[[ Excerpted data, beginning ]]

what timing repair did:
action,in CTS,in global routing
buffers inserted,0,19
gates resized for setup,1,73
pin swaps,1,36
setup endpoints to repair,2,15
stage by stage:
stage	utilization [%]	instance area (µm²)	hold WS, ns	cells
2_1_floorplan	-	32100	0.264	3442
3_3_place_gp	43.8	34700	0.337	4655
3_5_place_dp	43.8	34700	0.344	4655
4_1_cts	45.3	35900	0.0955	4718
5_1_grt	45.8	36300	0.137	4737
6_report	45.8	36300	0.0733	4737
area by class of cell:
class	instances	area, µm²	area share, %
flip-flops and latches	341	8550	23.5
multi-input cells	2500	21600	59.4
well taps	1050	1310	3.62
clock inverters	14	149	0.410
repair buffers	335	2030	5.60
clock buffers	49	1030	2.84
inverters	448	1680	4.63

[[ Excerpted data, end ]]

(Aim of the exercise) Pull out all lines containing the word "inverters" from the entries above.

(Output of the task)
clock inverters	14	149	0.410
inverters	448	1680	4.63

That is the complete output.